> [WHAT IS EXPECTED] Both the line with "idx_q <= idx_dec;" and the line with "assign bus_i.ENC_ADDR = bus_ENC_ADDR;" in the records below must appear in the output, along with every line between them, exactly and with nothing added.

> [SOURCE MATERIAL]
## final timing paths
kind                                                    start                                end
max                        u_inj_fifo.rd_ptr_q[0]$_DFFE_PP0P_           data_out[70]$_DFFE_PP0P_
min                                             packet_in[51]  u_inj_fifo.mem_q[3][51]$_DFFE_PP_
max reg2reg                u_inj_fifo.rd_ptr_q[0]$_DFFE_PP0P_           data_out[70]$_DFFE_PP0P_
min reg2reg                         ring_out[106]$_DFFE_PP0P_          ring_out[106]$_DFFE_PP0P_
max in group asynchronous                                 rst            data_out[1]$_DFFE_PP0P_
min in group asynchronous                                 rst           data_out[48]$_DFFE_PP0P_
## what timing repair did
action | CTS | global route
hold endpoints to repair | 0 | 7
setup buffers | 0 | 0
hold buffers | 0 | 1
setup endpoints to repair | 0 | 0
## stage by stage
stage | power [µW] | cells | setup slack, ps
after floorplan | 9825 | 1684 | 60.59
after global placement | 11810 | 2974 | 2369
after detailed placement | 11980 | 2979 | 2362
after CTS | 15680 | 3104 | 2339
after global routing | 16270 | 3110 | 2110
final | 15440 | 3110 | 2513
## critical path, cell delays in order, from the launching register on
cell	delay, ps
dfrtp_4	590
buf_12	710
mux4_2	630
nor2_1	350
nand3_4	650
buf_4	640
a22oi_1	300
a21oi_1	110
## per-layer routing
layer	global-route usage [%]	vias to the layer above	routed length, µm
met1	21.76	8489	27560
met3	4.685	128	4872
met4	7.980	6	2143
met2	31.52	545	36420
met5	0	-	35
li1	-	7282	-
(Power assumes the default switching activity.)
==> src/rtl/pattern_seq_tx.sv <==
// Serial pattern transmitter: emits PATTERN MSB-first num_i times with gap_i idle cycles between.
// Optional feature macro: PATTERN_TX_PARITY_EN appends an even-parity bit to every pattern.
module pattern_seq_tx #(
    parameter int                 PAT_W   = 4,
    parameter logic [PAT_W-1:0]   PATTERN = 4'b1011,
    parameter int                 CNT_W   = 8
) (
    input  logic             clk,
    input  logic             rst,
    input  logic             start_i,
    input  logic [CNT_W-1:0] num_i,
    input  logic [3:0]       gap_i,
    input  logic             abort_i,
    output logic             d_o,
    output logic             valid_o,
    output logic             busy_o,
    output logic             done_o,
    output logic [CNT_W-1:0] sent_cnt_o
);

    localparam int               IDX_W   = $clog2(PAT_W);
    localparam logic [IDX_W-1:0] IDX_TOP = IDX_W'(PAT_W - 1);

    typedef enum logic [1:0] {IDLE, SEND, GAP} state_t;

    state_t           state_q;
    logic [IDX_W-1:0] idx_q;
    logic [3:0]       gap_q;
    logic [3:0]       gap_cnt_q;
    logic [CNT_W-1:0] num_q;
    logic [CNT_W-1:0] sent_q;
    logic             d_q;
    logic             valid_q;
    logic             busy_q;
    logic             done_q;

    logic [IDX_W-1:0] idx_dec;
    logic [CNT_W-1:0] sent_inc;
    logic             last_beat;

    assign idx_dec  = idx_q - 1'b1;
    assign sent_inc = (sent_q == '1) ? sent_q : sent_q + CNT_W'(1);

`ifdef PATTERN_TX_PARITY_EN
    localparam logic PAR_BIT = ^PATTERN;
    logic par_q;
    // With parity the pattern ends on the parity beat, not on bit 0.
    assign last_beat = par_q;
`else
    assign last_beat = (idx_q == '0);
`endif

    always_ff @(posedge clk) begin
        if (!rst) begin
            state_q   <= IDLE;
            idx_q     <= '0;
            gap_q     <= '0;
            gap_cnt_q <= '0;
            num_q     <= '0;
            sent_q    <= '0;
            d_q       <= 1'b0;
            valid_q   <= 1'b0;
            busy_q    <= 1'b0;
            done_q    <= 1'b0;
`ifdef PATTERN_TX_PARITY_EN
            par_q     <= 1'b0;
`endif
        end else begin
            done_q <= 1'b0;
            if (abort_i && state_q != IDLE) begin
                state_q <= IDLE;
                d_q     <= 1'b0;
                valid_q <= 1'b0;
                busy_q  <= 1'b0;
`ifdef PATTERN_TX_PARITY_EN
                par_q   <= 1'b0;
`endif
            end else begin
                case (state_q)
                    IDLE: begin
                        if (start_i && num_i != '0) begin
                            num_q   <= num_i;
                            gap_q   <= gap_i;
                            sent_q  <= '0;
                            idx_q   <= IDX_TOP;
                            d_q     <= PATTERN[PAT_W-1];
                            valid_q <= 1'b1;
                            busy_q  <= 1'b1;
                            state_q <= SEND;
                        end
                    end
                    SEND: begin
                        if (last_beat) begin
                            sent_q <= sent_inc;
`ifdef PATTERN_TX_PARITY_EN
                            par_q  <= 1'b0;
`endif
                            if (sent_inc == num_q) begin
                                state_q <= IDLE;
                                done_q  <= 1'b1;
                                d_q     <= 1'b0;
                                valid_q <= 1'b0;
                                busy_q  <= 1'b0;
                            end else if (gap_q != '0) begin
                                state_q   <= GAP;
                                gap_cnt_q <= gap_q - 4'd1;
                                d_q       <= 1'b0;
                                valid_q   <= 1'b0;
                            end else begin
                                idx_q <= IDX_TOP;
                                d_q   <= PATTERN[PAT_W-1];
                            end
`ifdef PATTERN_TX_PARITY_EN
                        end else if (idx_q == '0) begin
                            par_q <= 1'b1;
                            d_q   <= PAR_BIT;
`endif
                        end else begin
                            idx_q <= idx_dec;
                            d_q   <= PATTERN[idx_dec];
                        end
                    end
                    GAP: begin
                        if (gap_cnt_q == '0) begin
                            state_q <= SEND;
                            idx_q   <= IDX_TOP;
                            d_q     <= PATTERN[PAT_W-1];
                            valid_q <= 1'b1;
                        end else begin
                            gap_cnt_q <= gap_cnt_q - 4'd1;
                        end
                    end
                    default: state_q <= IDLE;
                endcase
            end
        end
    end

    assign d_o        = d_q;
    assign valid_o    = valid_q;
    assign busy_o     = busy_q;
    assign done_o     = done_q;
    assign sent_cnt_o = sent_q;

endmodule
==> src/flat_wrapper.sv <==
// flat-port wrapper written by rule: the top's interface ports become plain ports
module microsequencer_flat 
#(
    parameter int            AW          = 8,
    parameter int            CW          = 64,
    parameter int            STACK_DEPTH = 4,
    parameter logic [AW-1:0] RESET_ADDR  = {AW{1'b0}}
)
  (Clk, Clr, bus_EN, bus_ROM_OUT, bus_ENC_ADDR, bus_COND, bus_MOC, bus_ROM_ADDR, bus_CTRL, bus_ERR);
  microsequencer_if #(.AW(AW), .CW(CW)) bus_i ();
  input  logic Clk;
  input  logic Clr;
  input wire logic [$bits(bus_i.EN)-1:0] bus_EN;
  input wire logic [$bits(bus_i.ROM_OUT)-1:0] bus_ROM_OUT;
  input wire logic [$bits(bus_i.ENC_ADDR)-1:0] bus_ENC_ADDR;
  input wire logic [$bits(bus_i.COND)-1:0] bus_COND;
  input wire logic [$bits(bus_i.MOC)-1:0] bus_MOC;
  output wire logic [$bits(bus_i.ROM_ADDR)-1:0] bus_ROM_ADDR;
  output wire logic [$bits(bus_i.CTRL)-1:0] bus_CTRL;
  output wire logic [$bits(bus_i.ERR)-1:0] bus_ERR;
  assign bus_i.EN = bus_EN;
  assign bus_i.ROM_OUT = bus_ROM_OUT;
  assign bus_i.ENC_ADDR = bus_ENC_ADDR;
  assign bus_i.COND = bus_COND;
  assign bus_i.MOC = bus_MOC;
  assign bus_ROM_ADDR = bus_i.ROM_ADDR;
  assign bus_CTRL = bus_i.CTRL;
  assign bus_ERR = bus_i.ERR;
  microsequencer #(.AW(AW), .CW(CW), .STACK_DEPTH(STACK_DEPTH), .RESET_ADDR(RESET_ADDR)) u_core (.Clk(Clk), .Clr(Clr), .bus(bus_i));
endmodule
[config.mk]
export PLATFORM = sky130hd
export DESIGN_NAME = multi_timer
export DESIGN_NICKNAME = d
export VERILOG_FILES = /design/src/rtl/multi_timer.sv
export SDC_FILE = /design/constraint.sdc
export NUM_CORES = 1
export LEC_CHECK = 0
export CORE_MARGIN = 2
export CORE_UTILIZATION = 46
export CTS_CLUSTER_SIZE = 8
export DETAILED_ROUTE_END_ITERATION = 7
export PLACE_DENSITY = 0.74
export SYNTH_ARGS = -nofsm -noshare
export SYNTH_HDL_FRONTEND = slang
export SYNTH_SLANG_ARGS = --single-unit
[constraint.sdc]
create_clock -name clk_i -period 11.5 [get_ports clk_i]
set_input_delay 3.45 -clock clk_i [delete_from_list [all_inputs] [get_ports clk_i]]
set_output_delay 3.45 -clock clk_i [all_outputs]
set_load 0.02 [all_outputs]
[src/rtl/multi_timer.sv]
// multi_timer: N-channel programmable interval timer with a shared clock prescaler.
// Each channel counts down from period-1 once per prescaler tick and runs either
// periodically (auto-reload) or one-shot (stops and raises done).
//
// Ports:
//   clk_i      system clock, rising edge
//   rst_i      asynchronous reset, active-high
//   period_i   per-channel period in ticks, channel i at [i*WIDTH +: WIDTH]
//   en_i       per-channel enable (level); a registered 0->1 edge starts the channel
//   mode_i     per-channel mode, 0 = periodic, 1 = one-shot; latched at every load
//   restart_i  per-channel 1-clk pulse: reload from period_i (ignored while en_i is low)
//   flag_o     registered 1-clk pulse at the end of each period
//   done_o     one-shot finished; held until en_i drops or restart_i
//   count_o    current down-counter value per channel
module multi_timer #(
  parameter int unsigned CHANNELS = 4,
  parameter int unsigned WIDTH    = 24,
  parameter int unsigned PRESCALE = 1
) (
  input  logic                      clk_i,
  input  logic                      rst_i,
  input  logic [CHANNELS*WIDTH-1:0] period_i,
  input  logic [CHANNELS-1:0]       en_i,
  input  logic [CHANNELS-1:0]       mode_i,
  input  logic [CHANNELS-1:0]       restart_i,
  output logic [CHANNELS-1:0]       flag_o,
  output logic [CHANNELS-1:0]       done_o,
  output logic [CHANNELS*WIDTH-1:0] count_o
);

  typedef enum logic [1:0] {
    ST_IDLE = 2'd0,
    ST_RUN  = 2'd1,
    ST_DONE = 2'd2
  } state_e;

  // Prescaler: free-running from reset and never cleared by channel activity,
  // so all channels share the same tick phase. PRESCALE=1 degenerates to a
  // 1-bit counter stuck at 0, which makes tick permanently high.
  localparam int unsigned   PW       = (PRESCALE > 1) ? $clog2(PRESCALE) : 1;
  localparam logic [PW-1:0] PRE_LAST = PW'(PRESCALE - 1);

  logic [PW-1:0] pre_cnt_q, pre_cnt_d;
  logic          tick;

  assign tick      = (pre_cnt_q == PRE_LAST);
  assign pre_cnt_d = tick ? '0 : pre_cnt_q + PW'(1);

  always_ff @(posedge clk_i or posedge rst_i) begin
    if (rst_i) begin
      pre_cnt_q <= '0;
    end else begin
      pre_cnt_q <= pre_cnt_d;
    end
  end

  // Previous-cycle enable, used to detect the start edge.
  logic [CHANNELS-1:0] en_q;

  always_ff @(posedge clk_i or posedge rst_i) begin
    if (rst_i) begin
      en_q <= '0;
    end else begin
      en_q <= en_i;
    end
  end

  for (genvar g = 0; g < CHANNELS; g++) begin : g_ch
    state_e             state_q, state_d;
    logic [WIDTH-1:0]   count_q, count_d;
    logic               mode_q, mode_d;
    logic               flag_q, flag_d;
    logic [WIDTH-1:0]   per;
    logic [WIDTH-1:0]   per_m1;
    logic               per_zero;
    logic               load;

    assign per      = period_i[g*WIDTH +: WIDTH];
    assign per_zero = (per == '0);
    assign per_m1   = per - WIDTH'(1);
    // Start edge or restart both load the channel; only acted on while en_i is high.
    assign load     = (en_i[g] & ~en_q[g]) | restart_i[g];

    // Priority: disable > load (restart beats a coincident expiry) > tick.
    always_comb begin
      state_d = state_q;
      count_d = count_q;
      mode_d  = mode_q;
      flag_d  = 1'b0;
      if (!en_i[g]) begin
        state_d = ST_IDLE;
        count_d = '0;
      end else if (load) begin
        if (per_zero) begin
          state_d = ST_IDLE;
          count_d = '0;
        end else begin
          state_d = ST_RUN;
          count_d = per_m1;
          mode_d  = mode_i[g];
        end
      end else if (state_q == ST_RUN && tick) begin
        if (count_q != '0) begin
          count_d = count_q - WIDTH'(1);
        end else if (mode_q) begin
          flag_d  = 1'b1;
          state_d = ST_DONE;
          count_d = '0;
        end else if (per_zero) begin
          // Periodic reload with a zero period parks the channel silently.
          state_d = ST_IDLE;
          count_d = '0;
        end else begin
          flag_d  = 1'b1;
          count_d = per_m1;
          mode_d  = mode_i[g];
        end
      end
    end

    always_ff @(posedge clk_i or posedge rst_i) begin
      if (rst_i) begin
        state_q <= ST_IDLE;
        count_q <= '0;
        mode_q  <= 1'b0;
        flag_q  <= 1'b0;
      end else begin
        state_q <= state_d;
        count_q <= count_d;
        mode_q  <= mode_d;
        flag_q  <= flag_d;
      end
    end

    assign flag_o[g]                  = flag_q;
    assign done_o[g]                  = (state_q == ST_DONE);
    assign count_o[g*WIDTH +: WIDTH]  = count_q;
  end

endmodule

==> flow_summary.ini <==
[finish]
multi_input_area_um2 = 5770
fillers = 1709
nets = 1414
antenna-diode-count = 0
layout_common_cells = 213 x clkdlybuf4s50_1, 116 x dfrtp_1, 97 x nor2_1
final_common_cell = clkdlybuf4s50_1
regArea_um2 = 2900
area_growth_pct = 31.8
postLayoutCoreUtil_pct = 61.3
drive_gt1_share_pct = 5.22

[logic_synthesis]
async_reset_ff_share_pct = 100
synth-seq-area-share_pct = 32.4
syn-num-nets = 1216
synth_cells = 1093
synthDistinctLibCells = 77
avgSynthCellArea_um2 = 8.20
synthFlopType = dfrtp_1
synth_seq_cells = 116
ys_warn_count = 0
synth_top_area_share_pct = 32.4
syn_area_um2 = 8960
synth_edf_count = 0
yosysTopAreaCell = dfrtp_1
synth_area_leaders = dfrtp_1 32%, xnor2_1 6.2%, o21ai_0 4.2%, nor2_1 4.1%, nor3_1 4.0%

[power_and_ir_drop]
swShare_pct = 34.1
p_per_area_nw_per_um2 = 117
p_int_uw = 910
power_frac_seq_pct = 35.7
pwr-share-comb_pct = 28.6
p_clk_share_pct = 35.7
peakVddDrop_v = 0.0000945
p_leak_uw = 0.00437
power.switching_uw = 471

[hold_path]
min_to = g_ch[0].count_q[21]$_DFFE_PP0P_
hold_depth = 1
hold_path_class = reg -> reg
min_from = g_ch[0].count_q[21]$_DFFE_PP0P_

[timing]
tightest_slew_ps = 1070
hold_ws_ps = 545
timing.final.crit_share_pct = 53.2
fin_tns_setup_ps = 0
hold_viol = 0
setup-violations-final = 0
fin_crit_ps = 6120
relSlewSlack_pct = 28.3
fin_ws_ps = 5380
rsz0062_at_grt = false
fin_skew_ps = 14.8
fmax_mhz = 163
slew_viol_final = 0

[clock_network]
clock-root-buffer = clkbuf_16
post_cts_buffers = 0
clk_latency_ps = 420
cts_tree = built
htreeDepth = 4
cts_buffers = 17
ctsHoldBuffers = 0
post_cts_resized = 0
path_clk_slew_ps = 50
clk_path_buf_depth = 2
cts_sinks = 116

[critical_path]
end_kind = flip-flop
worstRegToRegCells = 5
r2r_slack_ps = 8170
critical_path.most_common_cell = nor2_1
r2r_end = g_ch[1].count_q[0]$_DFFE_PP0P_
worst_setup_path_start_kind = primary input
worst_ep_required_time_ps = 11770
cp_slowest_stage_delay_ps = 740
critPathMaxFanout = 14
worstPathArrival_ps = 6390
worstPathCellList = clkdlybuf4s50_1, inv_1, or3_1, nor2_1, nor2_1, a32oi_1, o21ai_1
cpMaxStageDelayCell = nor2_1
worst-setup-path-type = in -> reg
timing.rr.start = g_ch[1].count_q[14]$_DFFE_PP0P_

[drt]
vias = 9651
drc_errors = 0
drt_first_iter_violations = 982
via_per_inst = 6.15
wl_um = 28700
wl_per_cell_um = 18.3
dr.pass1.iters = 6
postRouteAntennaNets = 0

[grt]
grt_pass1_wl_um = 46200
grt_max_degree = 60
antenna_found_initial = 0
met2_usage_pct = 43.9
met1_usage_pct = 39.0
grt-busiest-layer = met2
grt_pass1_vias = 8959
grt_overflow_total = 0
grt_usage_pct = 28.0
use_met3_pct = 5.93

[place]
globalplace.congestion = 0.919
port_buffers = 213
place_ws_ps = 5050
dp_hpwl_um = 21300

[run_status]
status = completed

[die]
row_count = 51
dieArea_um2 = 20600
fp.dieH_um = 144
start_util_pct = 46.5
core_area_um2 = 19300
fp.dieW_um = 144
ios = 214

[flow_run]
drv_cap = 0
-- how the worst max path moves through the flow --
| stage | start | to | slack [ps] | cells past startpoint |
|---|---|---|---|---|
| finish | en_i[3] | g_ch[3].count_q[9]$_DFFE_PP0P_ | 5380 | 7 |
| floorplan | rst_i | en_q[0]$_DFF_PP0_ | 4980 | 1 |
| global placement | en_i[3] | g_ch[3].count_q[20]$_DFFE_PP0P_ | 5160 | 7 |
| CTS | en_i[3] | g_ch[3].count_q[9]$_DFFE_PP0P_ | 5490 | 7 |
| global route | en_i[3] | g_ch[3].count_q[20]$_DFFE_PP0P_ | 5160 | 7 |
| detailed placement | en_i[3] | g_ch[3].count_q[9]$_DFFE_PP0P_ | 5050 | 7 |
-- cells by family (layout without fill, tap and decap cells) --
kind of cell | count (synthesis) | in the layout | share of synthesized area [%]
simple gates | 516 | 516 | 32.2
flops | 116 | 116 | 32.4
buf+inv | 66 | 276 | 3.24
fa+ha+maj | 13 | 13 | 1.82
compound gates | 290 | 290 | 21.3
xor+xnor | 92 | 92 | 8.99
-- power by group through the flow --
stage | clock [µW] | combinational (µW) | sequential, µW
floorplan | 0 | 198 | 517
global placement | 0 | 384 | 496
detailed placement | 0 | 388 | 496
CTS | 500 | 391 | 491
global route | 519 | 429 | 498
finish | 493 | 395 | 492
-- metrics by stage --
| step | total power, µW | instances | cell area, µm² |
|---|---|---|---|
| global route | 1440 | 1568 | 11800 |
| detailed placement | 884 | 1537 | 11300 |
| finish | 1380 | 1568 | 11800 |
| global placement | 880 | 1537 | 11300 |
| floorplan | 715 | 1093 | 8960 |
| CTS | 1380 | 1568 | 11800 |
-- layer usage --
layer | up-vias | part of all wire (%)
met5 | - | 0
met4 | 0 | 1.6
met3 | 53 | 8.7
met2 | 522 | 46
met1 | 4525 | 43
li1 | 4551 | -
-- layout make-up --
class                   count  share of cell area (%)
clock inverters            10                   0.720
well taps                 265                    2.81
clock buffers              21                    3.81
inverters                  27                   0.879
multi-input cells         911                    48.8
flip-flops and latches    116                    24.6
repair buffers            218                    18.4
-- synthesized netlist by cell type, types with 18 or more instances --
cell type and number:
nor3_1 72, o221ai_1 22, inv_1 27, o211ai_1 32
nor2_1 97, clkbuf_1 23, dfrtp_1 116, nor4_1 45
or3_1 22, xor2_1 29, nand2_1 93, nand3_1 42
o21ai_0 76, o21ai_1 18, a21oi_1 49, xnor2_1 63
or4_1 26
-- sequential cells by signal, indices dropped and copies added (netlist names) --
signal        flops
g_ch.mode_q       4
g_ch.state_q      8
en_q              4
g_ch.count_q     96
g_ch.flag_q       4
-- worst max-delay path: cells and delay by family --
kind | cells | cell delay (ps)
AOI/OAI and AO/OA | 2 | 390
buffers and inverters | 2 | 910
and+or+nand+nor | 3 | 1620
(Power assumes the default switching activity.)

> [EXERCISE OUTPUT]
                            idx_q <= idx_dec;
                            d_q   <= PATTERN[idx_dec];
                        end
                    end
                    GAP: begin
                        if (gap_cnt_q == '0) begin
                            state_q <= SEND;
                            idx_q   <= IDX_TOP;
                            d_q     <= PATTERN[PAT_W-1];
                            valid_q <= 1'b1;
                        end else begin
                            gap_cnt_q <= gap_cnt_q - 4'd1;
                        end
                    end
                    default: state_q <= IDLE;
                endcase
            end
        end
    end

    assign d_o        = d_q;
    assign valid_o    = valid_q;
    assign busy_o     = busy_q;
    assign done_o     = done_q;
    assign sent_cnt_o = sent_q;

endmodule
==> src/flat_wrapper.sv <==
// flat-port wrapper written by rule: the top's interface ports become plain ports
module microsequencer_flat 
#(
    parameter int            AW          = 8,
    parameter int            CW          = 64,
    parameter int            STACK_DEPTH = 4,
    parameter logic [AW-1:0] RESET_ADDR  = {AW{1'b0}}
)
  (Clk, Clr, bus_EN, bus_ROM_OUT, bus_ENC_ADDR, bus_COND, bus_MOC, bus_ROM_ADDR, bus_CTRL, bus_ERR);
  microsequencer_if #(.AW(AW), .CW(CW)) bus_i ();
  input  logic Clk;
  input  logic Clr;
  input wire logic [$bits(bus_i.EN)-1:0] bus_EN;
  input wire logic [$bits(bus_i.ROM_OUT)-1:0] bus_ROM_OUT;
  input wire logic [$bits(bus_i.ENC_ADDR)-1:0] bus_ENC_ADDR;
  input wire logic [$bits(bus_i.COND)-1:0] bus_COND;
  input wire logic [$bits(bus_i.MOC)-1:0] bus_MOC;
  output wire logic [$bits(bus_i.ROM_ADDR)-1:0] bus_ROM_ADDR;
  output wire logic [$bits(bus_i.CTRL)-1:0] bus_CTRL;
  output wire logic [$bits(bus_i.ERR)-1:0] bus_ERR;
  assign bus_i.EN = bus_EN;
  assign bus_i.ROM_OUT = bus_ROM_OUT;
  assign bus_i.ENC_ADDR = bus_ENC_ADDR;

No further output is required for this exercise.